That was an interesting idea to migrate the bees to a higher elevation to avoid the hottest extremes. But, from the CIA World Factbook (no joke )



> Kuwait*lowest point: *Persian Gulf 0 m
> *highest point:* unnamed elevation 306 m
> 
> 
> https://www.cia.gov/library/publications/the-world-factbook/fields/2020.html


Thats only a little over 1000 ft elevation.


----------



## scorpionmain (Apr 17, 2012)

From my experience in Kuwait ^^^this would be the optimum set up.
Also, I don't know the exact location of the OP in Kuwait but the closer he could get to the Gulf the better.
Cooler temps near the Persian Gulf.
Out in the desert, I don't see bees having a chance.
120 degree heat and when the wind blows it doesn't cool. It has more like a hairdryer effect.
You can get cooler by getting out of the wind.
Odd, I know.
...and it can get real cold at night and during the winter.
I just don't see bees thriving there. Maybe if the OP got an Egyptian strain, but still...
My recommendation would be to move.


----------



## hpm08161947 (May 16, 2009)

Rader Sidetrack said:


> That was an interesting idea to migrate the bees to a higher elevation to avoid the hottest extremes. But, from the CIA World Factbook (no joke )
> 
> 
> 
> Thats only a little over 1000 ft elevation.
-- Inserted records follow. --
--- src/rtl/alu_seq_if.sv ---
// Instruction push channel and register-file / ALU control outputs of the ALU sequencer.
// The master drives instructions in; the slave (the sequencer) drives control outputs.
interface alu_seq_if;
   logic        instr_valid;
   logic        instr_ready;
   logic [15:0] instr_cmd;
   logic [2:0]  instr_rs1;
   logic [2:0]  instr_rs2;
   logic [2:0]  instr_rd;
   logic [2:0]  rf_raddr_a;
   logic [2:0]  rf_raddr_b;
   logic [7:0]  alu_control_command;
   logic [2:0]  rf_waddr;
   logic        rf_we;
   logic        done;
   logic        illegal;
   logic        busy;

   modport master (
      output instr_valid, instr_cmd, instr_rs1, instr_rs2, instr_rd,
      input  instr_ready, rf_raddr_a, rf_raddr_b, alu_control_command,
      input  rf_waddr, rf_we, done, illegal, busy
   );

   modport slave (
      input  instr_valid, instr_cmd, instr_rs1, instr_rs2, instr_rd,
      output instr_ready, rf_raddr_a, rf_raddr_b, alu_control_command,
      output rf_waddr, rf_we, done, illegal, busy
   );
endinterface

--- src/rtl/alu_sequencer.sv ---
// Queues instructions and steps each through READ -> EXEC (MUL_CYCLES for MUL) -> WB; push to WB is 3 edges when idle.
// Backpressure: instr_ready drops when the queue is full or reset is asserted; illegal commands are popped and discarded.
module alu_sequencer #(
   parameter int FIFO_DEPTH = 4,
   parameter int MUL_CYCLES = 3
) (
   input  logic     clk,
   input  logic     reset_n,
   alu_seq_if.slave bus
);

   localparam int AW = (FIFO_DEPTH > 1) ? $clog2(FIFO_DEPTH) : 1;
   localparam int CW = $clog2(FIFO_DEPTH + 1);
   localparam int MW = (MUL_CYCLES > 1) ? $clog2(MUL_CYCLES + 1) : 1;

   typedef struct packed {
      logic [15:0] cmd;
      logic [2:0]  rs1;
      logic [2:0]  rs2;
      logic [2:0]  rd;
   } instr_t;

   typedef enum logic [1:0] {S_IDLE, S_READ, S_EXEC, S_WB} state_t;

   state_t         state, state_nxt;
   instr_t         fifo_mem [FIFO_DEPTH];
   logic [AW-1:0]  wr_ptr, rd_ptr;
   logic [CW-1:0]  count;
   instr_t         head, cur;
   logic [MW-1:0]  exec_cnt;
   logic           illegal_q;
   logic           full, empty, push, pop, head_legal;

   assign full            = (count == CW'(FIFO_DEPTH));
   assign empty           = (count == '0);
   assign bus.instr_ready = reset_n && !full;
   assign push            = bus.instr_valid && bus.instr_ready;
   assign head            = fifo_mem[rd_ptr];
   assign head_legal      = (head.cmd >= 16'h0001) && (head.cmd <= 16'h0010);
   // The only pop point: the edge leaving IDLE or WB.
   assign pop             = ((state == S_IDLE) || (state == S_WB)) && !empty;

   always_ff @(posedge clk) begin
      if (push) begin
         fifo_mem[wr_ptr] <= '{cmd: bus.instr_cmd, rs1: bus.instr_rs1,
                                rs2: bus.instr_rs2, rd: bus.instr_rd};
      end
   end

   always_ff @(posedge clk) begin
      if (!reset_n) begin
         state     <= S_IDLE;
         wr_ptr    <= '0;
         rd_ptr    <= '0;
         count     <= '0;
         cur       <= '0;
         exec_cnt  <= '0;
         illegal_q <= 1'b0;
      end else begin
         state     <= state_nxt;
         illegal_q <= pop && !head_legal;
         if (push) wr_ptr <= wr_ptr + AW'(1);
         if (pop) begin
            rd_ptr <= rd_ptr + AW'(1);
            cur    <= head;
         end
         if (push && !pop)      count <= count + CW'(1);
         else if (pop && !push) count <= count - CW'(1);
         // Loaded while in READ so EXEC sees the remaining extra cycles.
         if (state == S_READ)
            exec_cnt <= (cur.cmd == 16'h0003) ? MW'(MUL_CYCLES - 1) : '0;
         else if ((state == S_EXEC) && (exec_cnt != '0))
            exec_cnt <= exec_cnt - MW'(1);
      end
   end

   always_comb begin
      state_nxt = state;
      case (state)
         S_IDLE, S_WB: begin
            if (pop) state_nxt = head_legal ? S_READ : S_IDLE;
            else     state_nxt = S_IDLE;
         end
         S_READ: state_nxt = S_EXEC;
         S_EXEC: if (exec_cnt == '0) state_nxt = S_WB;
         default: state_nxt = S_IDLE;
      endcase
   end

   always_comb begin
      bus.rf_raddr_a          = '0;
      bus.rf_raddr_b          = '0;
      bus.alu_control_command = '0;
      bus.rf_waddr            = '0;
      bus.rf_we               = 1'b0;
      bus.done                = 1'b0;
      bus.illegal             = illegal_q;
      bus.busy                = (state != S_IDLE) || !empty;
      case (state)
         S_READ: begin
            bus.rf_raddr_a = cur.rs1;
            bus.rf_raddr_b = cur.rs2;
         end
         S_EXEC: begin
            bus.rf_raddr_a          = cur.rs1;
            bus.rf_raddr_b          = cur.rs2;
            bus.alu_control_command = cur.cmd[7:0];
         end
         S_WB: begin
            bus.rf_waddr = cur.rd;
            bus.done     = 1'b1;
            // Counter ops 0x000D-0x000F retire without a register write.
            bus.rf_we    = !((cur.cmd >= 16'h000D) && (cur.cmd <= 16'h000F));
         end
         default: ;
      endcase
   end

endmodule
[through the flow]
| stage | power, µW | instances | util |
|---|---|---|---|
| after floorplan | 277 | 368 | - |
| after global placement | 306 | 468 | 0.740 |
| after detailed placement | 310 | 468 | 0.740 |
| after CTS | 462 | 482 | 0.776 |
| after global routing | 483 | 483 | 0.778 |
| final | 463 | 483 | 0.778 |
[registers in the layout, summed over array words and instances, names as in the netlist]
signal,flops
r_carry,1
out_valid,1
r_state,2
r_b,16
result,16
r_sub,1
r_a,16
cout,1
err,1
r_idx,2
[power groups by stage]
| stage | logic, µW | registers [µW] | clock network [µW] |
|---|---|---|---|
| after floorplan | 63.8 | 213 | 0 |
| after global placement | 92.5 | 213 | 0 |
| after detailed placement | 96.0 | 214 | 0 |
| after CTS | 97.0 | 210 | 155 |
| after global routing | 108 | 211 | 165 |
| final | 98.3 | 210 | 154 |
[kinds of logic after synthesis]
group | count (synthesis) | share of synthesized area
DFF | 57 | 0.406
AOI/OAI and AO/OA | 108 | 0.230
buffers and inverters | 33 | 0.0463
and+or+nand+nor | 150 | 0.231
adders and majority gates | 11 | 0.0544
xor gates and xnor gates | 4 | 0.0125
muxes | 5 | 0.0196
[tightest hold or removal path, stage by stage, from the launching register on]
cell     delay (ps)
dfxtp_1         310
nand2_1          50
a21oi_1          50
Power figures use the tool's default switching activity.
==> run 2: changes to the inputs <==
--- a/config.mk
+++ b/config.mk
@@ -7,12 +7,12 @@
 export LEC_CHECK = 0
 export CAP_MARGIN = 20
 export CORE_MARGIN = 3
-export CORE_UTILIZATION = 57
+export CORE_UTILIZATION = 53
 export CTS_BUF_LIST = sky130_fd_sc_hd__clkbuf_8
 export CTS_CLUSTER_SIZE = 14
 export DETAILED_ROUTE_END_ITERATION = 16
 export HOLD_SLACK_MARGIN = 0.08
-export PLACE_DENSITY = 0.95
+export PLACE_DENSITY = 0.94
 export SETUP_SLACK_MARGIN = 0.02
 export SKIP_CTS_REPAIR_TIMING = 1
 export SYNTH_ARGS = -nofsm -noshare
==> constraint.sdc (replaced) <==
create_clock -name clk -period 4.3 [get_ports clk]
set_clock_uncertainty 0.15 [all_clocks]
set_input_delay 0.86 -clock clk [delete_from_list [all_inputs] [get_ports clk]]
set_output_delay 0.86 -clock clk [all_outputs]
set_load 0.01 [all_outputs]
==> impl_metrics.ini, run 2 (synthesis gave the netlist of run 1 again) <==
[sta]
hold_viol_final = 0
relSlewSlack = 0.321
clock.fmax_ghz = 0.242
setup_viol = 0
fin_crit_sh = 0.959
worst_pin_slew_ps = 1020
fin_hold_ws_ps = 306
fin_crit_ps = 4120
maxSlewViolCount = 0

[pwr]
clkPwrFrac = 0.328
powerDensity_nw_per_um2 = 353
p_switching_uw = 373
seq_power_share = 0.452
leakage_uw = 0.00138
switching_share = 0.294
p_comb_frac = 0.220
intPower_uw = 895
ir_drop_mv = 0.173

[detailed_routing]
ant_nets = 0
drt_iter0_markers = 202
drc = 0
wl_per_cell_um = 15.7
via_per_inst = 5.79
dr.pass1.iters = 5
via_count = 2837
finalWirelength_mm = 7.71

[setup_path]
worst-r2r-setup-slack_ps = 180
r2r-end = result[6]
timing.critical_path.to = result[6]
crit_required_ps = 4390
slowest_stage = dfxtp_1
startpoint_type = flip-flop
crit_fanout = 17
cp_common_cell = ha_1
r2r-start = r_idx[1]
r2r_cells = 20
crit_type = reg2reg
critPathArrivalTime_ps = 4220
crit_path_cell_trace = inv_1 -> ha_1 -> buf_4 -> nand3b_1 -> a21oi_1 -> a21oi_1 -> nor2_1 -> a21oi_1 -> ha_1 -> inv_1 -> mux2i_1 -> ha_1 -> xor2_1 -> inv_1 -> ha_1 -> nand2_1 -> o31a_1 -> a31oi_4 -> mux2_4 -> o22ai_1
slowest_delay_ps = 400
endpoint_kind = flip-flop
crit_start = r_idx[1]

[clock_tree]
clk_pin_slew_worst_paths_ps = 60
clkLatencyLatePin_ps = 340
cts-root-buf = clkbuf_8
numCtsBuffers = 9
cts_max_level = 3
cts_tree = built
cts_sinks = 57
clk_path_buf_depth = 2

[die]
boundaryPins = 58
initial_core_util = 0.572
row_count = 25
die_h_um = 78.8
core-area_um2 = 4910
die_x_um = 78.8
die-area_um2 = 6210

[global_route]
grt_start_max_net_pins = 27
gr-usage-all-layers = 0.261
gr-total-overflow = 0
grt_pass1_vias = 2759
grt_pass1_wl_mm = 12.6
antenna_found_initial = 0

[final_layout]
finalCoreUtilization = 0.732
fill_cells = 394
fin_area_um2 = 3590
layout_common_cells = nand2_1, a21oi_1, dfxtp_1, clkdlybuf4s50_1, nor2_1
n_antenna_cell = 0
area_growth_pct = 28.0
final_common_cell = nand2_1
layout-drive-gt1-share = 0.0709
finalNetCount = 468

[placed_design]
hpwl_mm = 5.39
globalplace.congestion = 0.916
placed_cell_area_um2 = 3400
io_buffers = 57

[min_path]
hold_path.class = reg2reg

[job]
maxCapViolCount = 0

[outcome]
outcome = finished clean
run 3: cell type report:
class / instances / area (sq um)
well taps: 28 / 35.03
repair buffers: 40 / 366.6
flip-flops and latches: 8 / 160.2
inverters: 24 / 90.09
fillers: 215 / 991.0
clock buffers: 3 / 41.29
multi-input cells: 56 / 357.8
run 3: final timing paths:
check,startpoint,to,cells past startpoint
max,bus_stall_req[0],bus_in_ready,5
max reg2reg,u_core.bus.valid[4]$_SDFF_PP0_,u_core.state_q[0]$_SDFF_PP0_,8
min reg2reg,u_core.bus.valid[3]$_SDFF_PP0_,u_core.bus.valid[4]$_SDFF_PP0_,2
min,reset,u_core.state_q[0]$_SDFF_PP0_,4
`src/rtl/multi_glide_if.sv`:
```
// Configuration-write and status bundle for the multi-channel glide engine.
// The master side drives writes and sample ticks; the slave side is the engine.
interface multi_glide_if #(
    parameter int unsigned WIDTH    = 16,
    parameter int unsigned CHANNELS = 4
);
    localparam int unsigned CH_W = (CHANNELS > 1) ? $clog2(CHANNELS) : 1;

    logic                      tick;
    logic                      wr_en;
    logic [CH_W-1:0]           wr_ch;
    logic [WIDTH-1:0]          wr_target;
    logic [WIDTH-1:0]          wr_rate;
    logic                      wr_mode;
    logic                      wr_snap;
    logic [CHANNELS*WIDTH-1:0] out;
    logic [CHANNELS-1:0]       settled;
    logic                      busy;
    logic                      overrun;

    modport master (
        output tick, wr_en, wr_ch, wr_target, wr_rate, wr_mode, wr_snap,
        input  out, settled, busy, overrun
    );

    modport slave (
        input  tick, wr_en, wr_ch, wr_target, wr_rate, wr_mode, wr_snap,
        output out, settled, busy, overrun
    );
endinterface

```
`src/rtl/multi_glide.sv`:
```
// Multi-channel portamento engine: one shared datapath slews each channel's
// frequency word toward its target, one channel per cycle after each sample tick.
module multi_glide #(
    parameter int unsigned WIDTH    = 16,
    parameter int unsigned CHANNELS = 4
) (
    input  logic          CLK,
    input  logic          RESET,
    multi_glide_if.slave  bus
);
    localparam int unsigned CH_W = (CHANNELS > 1) ? $clog2(CHANNELS) : 1;
    localparam int unsigned DW   = WIDTH + 1;

    typedef enum logic [0:0] {S_IDLE, S_SWEEP} state_t;

    state_t          r_state, w_state_nxt;
    logic [CH_W-1:0] r_ch, w_ch_nxt;
    logic            r_busy, w_busy_nxt;
    logic            r_overrun, w_overrun_nxt;
    logic            w_upd;

    logic [WIDTH-1:0] r_cur    [CHANNELS];
    logic [WIDTH-1:0] r_target [CHANNELS];
    logic [WIDTH-1:0] r_rate   [CHANNELS];
    logic             r_mode   [CHANNELS];

    logic [WIDTH-1:0] w_cur, w_tgt, w_rate, w_next;
    logic             w_mode;
    logic [DW-1:0]    w_d, w_shift, w_step, w_sum;

    // Sweep sequencer state register
    always_ff @(posedge CLK) begin
        if (RESET) begin
            r_state   <= S_IDLE;
            r_ch      <= '0;
            r_busy    <= 1'b0;
            r_overrun <= 1'b0;
        end else begin
            r_state   <= w_state_nxt;
            r_ch      <= w_ch_nxt;
            r_busy    <= w_busy_nxt;
            r_overrun <= w_overrun_nxt;
        end
    end

    // Sweep sequencer next-state: walk channels ascending, flag ticks that land mid-sweep
    always_comb begin
        w_state_nxt   = r_state;
        w_ch_nxt      = r_ch;
        w_overrun_nxt = r_overrun;
        w_upd         = 1'b0;
        case (r_state)
            S_IDLE: begin
                if (bus.tick) begin
                    w_state_nxt = S_SWEEP;
                    w_ch_nxt    = '0;
                end
            end
            S_SWEEP: begin
                w_upd = 1'b1;
                if (bus.tick) begin
                    w_overrun_nxt = 1'b1;
                end
                if (r_ch == CH_W'(CHANNELS - 1)) begin
                    w_state_nxt = S_IDLE;
                    w_ch_nxt    = '0;
                end else begin
                    w_ch_nxt = r_ch + CH_W'(1);
                end
            end
            default: begin
                w_state_nxt = S_IDLE;
                w_ch_nxt    = '0;
            end
        endcase
        w_busy_nxt = (w_state_nxt == S_SWEEP);
    end

    // Shared step datapath; one bit of headroom so the clamp never wraps
    always_comb begin
        w_cur   = r_cur[r_ch];
        w_tgt   = r_target[r_ch];
        w_rate  = r_rate[r_ch];
        w_mode  = r_mode[r_ch];
        w_d     = (w_cur > w_tgt) ? (DW'(w_cur) - DW'(w_tgt)) : (DW'(w_tgt) - DW'(w_cur));
        w_shift = w_d >> w_rate[3:0];
        if (w_mode) begin
            w_step = ((w_shift == '0) && (w_d != '0)) ? DW'(1) : w_shift;
        end else begin
            w_step = DW'(w_rate);
        end
        w_sum  = DW'(w_cur) + w_step;
        w_next = w_cur;
        if (w_cur < w_tgt) begin
            w_next = (w_sum >= DW'(w_tgt)) ? w_tgt : w_sum[WIDTH-1:0];
        end else if (w_cur > w_tgt) begin
            w_next = (w_step >= w_d) ? w_tgt : (w_cur - w_step[WIDTH-1:0]);
        end
    end

    // Channel registers; a snap write is ordered last so it overrides the sweep result
    always_ff @(posedge CLK) begin
        if (RESET) begin
            for (int k = 0; k < CHANNELS; k++) begin
                r_cur[k]    <= '0;
                r_target[k] <= '0;
                r_rate[k]   <= '0;
                r_mode[k]   <= 1'b0;
            end
        end else begin
            for (int k = 0; k < CHANNELS; k++) begin
                if (w_upd && (r_ch == CH_W'(k))) begin
                    r_cur[k] <= w_next;
                end
                if (bus.wr_en && (bus.wr_ch == CH_W'(k))) begin
                    r_target[k] <= bus.wr_target;
                    r_rate[k]   <= bus.wr_rate;
                    r_mode[k]   <= bus.wr_mode;
                    if (bus.wr_snap) begin
                        r_cur[k] <= bus.wr_target;
                    end
                end
            end
        end
    end

    for (genvar g = 0; g < CHANNELS; g++) begin : g_out
        assign bus.out[g*WIDTH +: WIDTH] = r_cur[g];
        assign bus.settled[g]            = (r_cur[g] == r_target[g]);
    end

    assign bus.busy    = r_busy;
    assign bus.overrun = r_overrun;
endmodule

```
`src/flat_wrapper.sv`:
```
// flat-port wrapper written by rule: the top's interface ports become plain ports
module multi_glide_flat 
#(
    parameter int unsigned WIDTH    = 16,
    parameter int unsigned CHANNELS = 4
)
  (CLK, RESET, bus_tick, bus_wr_en, bus_wr_ch, bus_wr_target, bus_wr_rate, bus_wr_mode, bus_wr_snap, bus_out, bus_settled, bus_busy, bus_overrun);
  multi_glide_if #(.WIDTH(WIDTH), .CHANNELS(CHANNELS)) bus_i ();
  input  logic CLK;
  input  logic RESET;
  input wire logic [$bits(bus_i.tick)-1:0] bus_tick;
  input wire logic [$bits(bus_i.wr_en)-1:0] bus_wr_en;
  input wire logic [$bits(bus_i.wr_ch)-1:0] bus_wr_ch;
  input wire logic [$bits(bus_i.wr_target)-1:0] bus_wr_target;
  input wire logic [$bits(bus_i.wr_rate)-1:0] bus_wr_rate;
  input wire logic [$bits(bus_i.wr_mode)-1:0] bus_wr_mode;
  input wire logic [$bits(bus_i.wr_snap)-1:0] bus_wr_snap;
  output wire logic [$bits(bus_i.out)-1:0] bus_out;
  output wire logic [$bits(bus_i.settled)-1:0] bus_settled;
  output wire logic [$bits(bus_i.busy)-1:0] bus_busy;
  output wire logic [$bits(bus_i.overrun)-1:0] bus_overrun;
  assign bus_i.tick = bus_tick;
  assign bus_i.wr_en = bus_wr_en;
  assign bus_i.wr_ch = bus_wr_ch;
  assign bus_i.wr_target = bus_wr_target;
  assign bus_i.wr_rate = bus_wr_rate;
  assign bus_i.wr_mode = bus_wr_mode;
  assign bus_i.wr_snap = bus_wr_snap;
  assign bus_out = bus_i.out;
  assign bus_settled = bus_i.settled;
  assign bus_busy = bus_i.busy;
  assign bus_overrun = bus_i.overrun;
  multi_glide #(.WIDTH(WIDTH), .CHANNELS(CHANNELS)) u_core (.CLK(CLK), .RESET(RESET), .bus(bus_i));
endmodule
```
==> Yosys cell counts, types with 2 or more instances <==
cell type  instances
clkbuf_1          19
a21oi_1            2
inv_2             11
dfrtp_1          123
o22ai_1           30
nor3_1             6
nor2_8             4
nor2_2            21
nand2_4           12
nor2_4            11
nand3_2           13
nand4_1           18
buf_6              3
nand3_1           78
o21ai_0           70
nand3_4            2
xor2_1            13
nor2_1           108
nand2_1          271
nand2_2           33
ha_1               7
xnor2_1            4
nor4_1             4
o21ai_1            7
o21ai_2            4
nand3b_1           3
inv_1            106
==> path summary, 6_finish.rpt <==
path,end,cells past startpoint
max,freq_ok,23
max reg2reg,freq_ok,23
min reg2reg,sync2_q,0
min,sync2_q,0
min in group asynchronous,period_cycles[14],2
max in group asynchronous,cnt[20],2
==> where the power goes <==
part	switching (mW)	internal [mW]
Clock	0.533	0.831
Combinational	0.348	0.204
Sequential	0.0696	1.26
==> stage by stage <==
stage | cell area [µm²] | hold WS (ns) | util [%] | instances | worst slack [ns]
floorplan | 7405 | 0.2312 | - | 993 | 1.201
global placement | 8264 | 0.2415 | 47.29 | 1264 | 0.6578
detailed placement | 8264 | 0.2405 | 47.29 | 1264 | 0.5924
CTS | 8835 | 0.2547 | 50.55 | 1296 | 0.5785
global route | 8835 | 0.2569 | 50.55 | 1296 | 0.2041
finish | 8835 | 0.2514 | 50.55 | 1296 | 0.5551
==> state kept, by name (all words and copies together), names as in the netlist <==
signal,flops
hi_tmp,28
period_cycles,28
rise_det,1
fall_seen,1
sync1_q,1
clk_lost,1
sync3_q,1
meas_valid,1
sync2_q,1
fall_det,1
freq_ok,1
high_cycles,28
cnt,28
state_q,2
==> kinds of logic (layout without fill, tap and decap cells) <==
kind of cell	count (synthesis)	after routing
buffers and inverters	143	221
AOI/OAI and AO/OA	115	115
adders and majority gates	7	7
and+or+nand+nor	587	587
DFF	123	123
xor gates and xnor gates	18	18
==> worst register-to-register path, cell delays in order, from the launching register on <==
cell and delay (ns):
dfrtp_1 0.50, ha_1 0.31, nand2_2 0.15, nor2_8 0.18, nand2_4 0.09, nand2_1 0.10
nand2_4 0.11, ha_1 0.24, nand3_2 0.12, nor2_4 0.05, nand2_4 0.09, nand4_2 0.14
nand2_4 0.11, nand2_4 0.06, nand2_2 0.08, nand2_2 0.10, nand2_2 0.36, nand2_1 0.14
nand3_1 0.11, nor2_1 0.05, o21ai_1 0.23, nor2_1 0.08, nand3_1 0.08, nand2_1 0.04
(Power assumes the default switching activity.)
[config.mk]
export PLATFORM = sky130hd
export DESIGN_NAME = truth_table_sweeper
export DESIGN_NICKNAME = d
export VERILOG_FILES = /design/src/rtl/truth_table_sweeper.sv
export SDC_FILE = /design/constraint.sdc
export NUM_CORES = 1
export LEC_CHECK = 0
export BUFFER_PORTS_ARGS = -buffer_cell sky130_fd_sc_hd__buf_2
export CAP_MARGIN = 10
export CORE_ASPECT_RATIO = 0.5
export CORE_MARGIN = 2
export CORE_UTILIZATION = 50
export CTS_CLUSTER_DIAMETER = 120
export DETAILED_ROUTE_END_ITERATION = 6
export PLACE_DENSITY = 0.75
export SYNTH_ARGS = -nofsm -noshare
export SYNTH_HDL_FRONTEND = slang
export SYNTH_SLANG_ARGS = --single-unit
[constraint.sdc]
create_clock -name clk -period 2.36 [get_ports clk]
set_input_delay 0.354 -clock clk [delete_from_list [all_inputs] [get_ports clk]]
set_output_delay 0.354 -clock clk [all_outputs]
set_load 0.03 [all_outputs]
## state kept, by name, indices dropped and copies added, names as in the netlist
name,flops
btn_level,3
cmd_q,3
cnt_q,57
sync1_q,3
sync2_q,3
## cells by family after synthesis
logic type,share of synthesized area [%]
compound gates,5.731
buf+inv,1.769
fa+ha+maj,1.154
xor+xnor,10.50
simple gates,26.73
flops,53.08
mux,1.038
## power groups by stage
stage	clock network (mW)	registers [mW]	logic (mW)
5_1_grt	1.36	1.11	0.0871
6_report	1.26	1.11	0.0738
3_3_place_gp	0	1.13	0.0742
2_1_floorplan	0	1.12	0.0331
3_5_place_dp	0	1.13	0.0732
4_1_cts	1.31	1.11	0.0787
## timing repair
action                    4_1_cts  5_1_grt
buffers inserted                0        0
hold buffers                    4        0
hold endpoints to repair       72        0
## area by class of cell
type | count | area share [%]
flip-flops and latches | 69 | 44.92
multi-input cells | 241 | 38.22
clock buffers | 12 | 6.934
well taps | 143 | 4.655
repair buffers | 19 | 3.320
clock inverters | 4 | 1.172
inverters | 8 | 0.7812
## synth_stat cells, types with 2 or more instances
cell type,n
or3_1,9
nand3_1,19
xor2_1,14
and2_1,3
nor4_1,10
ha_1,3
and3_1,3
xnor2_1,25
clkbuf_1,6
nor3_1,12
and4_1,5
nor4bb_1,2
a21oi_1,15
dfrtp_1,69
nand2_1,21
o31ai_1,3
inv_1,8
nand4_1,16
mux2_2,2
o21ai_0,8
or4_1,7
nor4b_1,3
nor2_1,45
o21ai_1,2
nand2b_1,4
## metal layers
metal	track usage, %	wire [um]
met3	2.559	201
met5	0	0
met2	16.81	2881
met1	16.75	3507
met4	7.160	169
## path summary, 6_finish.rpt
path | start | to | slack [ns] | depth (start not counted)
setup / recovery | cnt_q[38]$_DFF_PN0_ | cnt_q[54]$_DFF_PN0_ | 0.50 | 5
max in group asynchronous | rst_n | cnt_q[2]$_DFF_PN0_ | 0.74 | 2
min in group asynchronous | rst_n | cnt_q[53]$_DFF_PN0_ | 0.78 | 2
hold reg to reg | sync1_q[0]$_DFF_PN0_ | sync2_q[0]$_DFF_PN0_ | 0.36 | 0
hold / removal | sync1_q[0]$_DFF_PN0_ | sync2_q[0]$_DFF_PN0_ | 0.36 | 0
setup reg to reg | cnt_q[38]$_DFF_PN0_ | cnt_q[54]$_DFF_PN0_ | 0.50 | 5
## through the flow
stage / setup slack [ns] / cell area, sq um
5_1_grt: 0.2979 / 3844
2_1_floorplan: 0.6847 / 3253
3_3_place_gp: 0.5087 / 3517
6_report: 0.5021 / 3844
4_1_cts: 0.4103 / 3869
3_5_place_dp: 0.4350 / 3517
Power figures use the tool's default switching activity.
**config.mk**
```make
export PLATFORM = sky130hd
export DESIGN_NAME = selector_cuadro
export DESIGN_NICKNAME = d
export VERILOG_FILES = /design/src/rtl/tictactoe_pkg.sv /design/src/rtl/antirrebote.sv /design/src/rtl/selector_cuadro.sv
export SDC_FILE = /design/constraint.sdc
export NUM_CORES = 1
export LEC_CHECK = 0
export ABC_AREA = 1
export BUFFER_PORTS_ARGS = -buffer_cell sky130_fd_sc_hd__buf_4
export CAP_MARGIN = 15
export CORE_ASPECT_RATIO = 1.4
export CORE_MARGIN = 1
export CORE_UTILIZATION = 30
export CTS_CLUSTER_SIZE = 24
export DETAILED_ROUTE_END_ITERATION = 8
export PLACE_DENSITY = 0.46
export SLEW_MARGIN = 20
export SYNTH_ARGS = -nofsm -noshare
export SYNTH_HDL_FRONTEND = slang
export SYNTH_SLANG_ARGS = --single-unit
```
**constraint.sdc**
```tcl
create_clock -name clk_100MHz -period 5.1 [get_ports clk_100MHz]
set_clock_uncertainty 0.2 [all_clocks]
set_input_delay 0 -clock clk_100MHz [delete_from_list [all_inputs] [get_ports clk_100MHz]]
set_output_delay 0 -clock clk_100MHz [all_outputs]
set_load 0.02 [all_outputs]
```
Yea,,, it looks like migrating close to the Persian Gulf might be the only hope. I have no idea, but suspect the temps would be cooler on the Gulf. 

As far as security goes... I wonder if a guy with 450 hives doesn't live with his bees... 

Kuwait City (on the Gulf) seems to average about 115F during the summer.... maybe survivable.


----------



## atinrastogi (Jan 8, 2013)

I have European bees in the hives. 
Over 99% of land area in Kuwait is desert/ semi-desert. There are frequent sandstorms, along with high temperatures.
So potentially I do not have many places to move around.

Kuwait has a few green areas where there are sufficient underground lakes. My hives are located in a green area.


----------



## EastSideBuzz (Apr 12, 2009)

I am thinking Solar panels on the lids with a 12v fan under the bottoms of the hives to keep the air moving maybe a water squirter to make a swamp cooler out of it.


----------



## Aussie (Feb 9, 2013)

We are beekeepers from Australia and this summer has been one our hottest for a long time.The temperature were our bees are in January was 50C in the shade.Bee Hives that we left a box of honey on was good but Bee Hives with a empty honey box on suffered the most.
And in those temperatures you need to have water with in 100 metres or so.


----------



## Michael Bush (Aug 2, 2002)

The bees are going to "swamp cool" the inside of the hive. I think all you can really do is try to cool the outside. First, of course, keep it in the shade and provide the bees water. But then you could set up some way to keep the outside of the hive moist. Maybe something on top that holds some water to evaporate it there. Maybe something porous on the sides that you can keep moist. If you had some kind of tub on top that had a slow leak on all four sides that would leak down on some cloth on the sides, you could keep evaporative cooling on the top and four sides... then you would just have to fill the tub every morning.


----------



## Oldtimer (Jul 4, 2010)

If he's got 450 hives spread around, I don't think he can fill the tub every morning LOL

It's a bit long term, but if it is possible to create groves of green trees, that may be some help.


----------



## bfriendly (Jun 14, 2009)

Yes but it could be set up (if necessary). 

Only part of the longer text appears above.